(Your instructions):
Please write out exactly the lines of the data below from the line holding "setup_viol = 0" through the line holding "cts_root_buf = clkbuf_8", and leave out the rest.

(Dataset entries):

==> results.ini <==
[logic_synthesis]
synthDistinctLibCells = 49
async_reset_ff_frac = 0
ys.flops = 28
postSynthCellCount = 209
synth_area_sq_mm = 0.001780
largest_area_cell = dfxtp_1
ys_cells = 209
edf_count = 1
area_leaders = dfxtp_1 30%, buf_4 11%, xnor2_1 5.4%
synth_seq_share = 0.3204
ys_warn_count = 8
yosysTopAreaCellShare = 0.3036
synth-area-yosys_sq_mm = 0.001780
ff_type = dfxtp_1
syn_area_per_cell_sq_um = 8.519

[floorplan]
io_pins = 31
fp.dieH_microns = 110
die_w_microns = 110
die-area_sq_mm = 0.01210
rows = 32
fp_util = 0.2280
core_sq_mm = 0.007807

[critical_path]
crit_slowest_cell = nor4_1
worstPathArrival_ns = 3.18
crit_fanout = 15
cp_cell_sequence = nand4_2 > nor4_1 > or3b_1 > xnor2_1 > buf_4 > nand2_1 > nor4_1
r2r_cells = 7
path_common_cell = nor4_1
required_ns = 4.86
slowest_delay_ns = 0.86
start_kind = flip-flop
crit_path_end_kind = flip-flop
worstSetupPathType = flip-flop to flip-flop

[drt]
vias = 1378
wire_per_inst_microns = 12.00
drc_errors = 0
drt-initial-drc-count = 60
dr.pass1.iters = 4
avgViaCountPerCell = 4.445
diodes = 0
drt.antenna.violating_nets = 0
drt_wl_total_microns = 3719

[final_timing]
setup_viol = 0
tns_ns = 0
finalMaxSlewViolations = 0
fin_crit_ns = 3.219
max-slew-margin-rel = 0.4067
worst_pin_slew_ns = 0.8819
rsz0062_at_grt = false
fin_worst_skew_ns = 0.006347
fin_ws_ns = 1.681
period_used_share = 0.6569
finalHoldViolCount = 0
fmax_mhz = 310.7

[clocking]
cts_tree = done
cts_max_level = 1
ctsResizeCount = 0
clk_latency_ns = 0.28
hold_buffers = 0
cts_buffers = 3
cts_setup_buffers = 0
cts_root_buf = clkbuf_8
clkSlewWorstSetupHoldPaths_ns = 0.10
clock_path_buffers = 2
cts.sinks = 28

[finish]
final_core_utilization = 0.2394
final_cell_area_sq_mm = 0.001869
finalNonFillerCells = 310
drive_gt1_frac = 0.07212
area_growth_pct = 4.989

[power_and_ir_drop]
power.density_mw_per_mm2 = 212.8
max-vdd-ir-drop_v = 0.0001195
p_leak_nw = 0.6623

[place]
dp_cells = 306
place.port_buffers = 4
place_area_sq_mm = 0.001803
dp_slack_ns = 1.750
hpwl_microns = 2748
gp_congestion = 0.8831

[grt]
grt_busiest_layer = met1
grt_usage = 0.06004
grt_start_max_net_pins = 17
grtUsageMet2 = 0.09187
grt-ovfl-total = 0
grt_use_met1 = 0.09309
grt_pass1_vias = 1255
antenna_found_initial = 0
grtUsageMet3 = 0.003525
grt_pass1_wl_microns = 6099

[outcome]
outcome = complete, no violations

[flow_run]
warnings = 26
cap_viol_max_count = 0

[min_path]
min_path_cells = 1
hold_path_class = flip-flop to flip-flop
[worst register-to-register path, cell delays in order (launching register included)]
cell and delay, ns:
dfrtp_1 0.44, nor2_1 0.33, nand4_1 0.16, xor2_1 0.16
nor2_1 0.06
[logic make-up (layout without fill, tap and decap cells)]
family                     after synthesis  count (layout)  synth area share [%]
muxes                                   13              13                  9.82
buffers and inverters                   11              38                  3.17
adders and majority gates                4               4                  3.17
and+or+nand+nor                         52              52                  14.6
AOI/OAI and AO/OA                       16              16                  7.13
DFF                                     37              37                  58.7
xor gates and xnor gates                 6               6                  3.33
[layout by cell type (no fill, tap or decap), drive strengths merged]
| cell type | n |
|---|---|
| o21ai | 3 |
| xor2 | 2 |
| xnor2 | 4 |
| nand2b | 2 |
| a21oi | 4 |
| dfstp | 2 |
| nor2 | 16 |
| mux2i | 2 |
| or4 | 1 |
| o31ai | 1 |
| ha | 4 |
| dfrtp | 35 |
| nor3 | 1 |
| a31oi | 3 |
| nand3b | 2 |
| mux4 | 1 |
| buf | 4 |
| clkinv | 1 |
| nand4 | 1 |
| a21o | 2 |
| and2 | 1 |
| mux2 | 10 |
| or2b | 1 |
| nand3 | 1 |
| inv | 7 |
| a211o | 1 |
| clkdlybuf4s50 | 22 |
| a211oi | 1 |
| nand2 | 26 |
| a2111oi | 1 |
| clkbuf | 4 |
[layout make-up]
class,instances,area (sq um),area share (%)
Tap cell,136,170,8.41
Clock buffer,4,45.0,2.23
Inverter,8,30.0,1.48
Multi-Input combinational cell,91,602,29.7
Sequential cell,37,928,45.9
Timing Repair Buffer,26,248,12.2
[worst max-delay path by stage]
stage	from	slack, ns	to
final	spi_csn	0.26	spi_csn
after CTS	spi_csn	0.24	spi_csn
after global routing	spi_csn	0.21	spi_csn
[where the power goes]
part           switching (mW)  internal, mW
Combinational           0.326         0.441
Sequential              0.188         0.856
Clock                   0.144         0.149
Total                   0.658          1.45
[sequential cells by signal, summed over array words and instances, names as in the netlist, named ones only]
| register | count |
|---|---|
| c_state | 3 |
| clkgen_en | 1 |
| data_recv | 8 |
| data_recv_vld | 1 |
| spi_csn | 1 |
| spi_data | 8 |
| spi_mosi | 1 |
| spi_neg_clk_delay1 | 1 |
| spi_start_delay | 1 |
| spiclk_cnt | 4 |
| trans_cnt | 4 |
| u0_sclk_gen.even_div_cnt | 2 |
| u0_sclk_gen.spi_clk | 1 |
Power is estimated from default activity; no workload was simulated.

(Exercise solution):
setup_viol = 0
tns_ns = 0
finalMaxSlewViolations = 0
fin_crit_ns = 3.219
max-slew-margin-rel = 0.4067
worst_pin_slew_ns = 0.8819
rsz0062_at_grt = false
fin_worst_skew_ns = 0.006347
fin_ws_ns = 1.681
period_used_share = 0.6569
finalHoldViolCount = 0
fmax_mhz = 310.7

[clocking]
cts_tree = done
cts_max_level = 1
ctsResizeCount = 0
clk_latency_ns = 0.28
hold_buffers = 0
cts_buffers = 3
cts_setup_buffers = 0
cts_root_buf = clkbuf_8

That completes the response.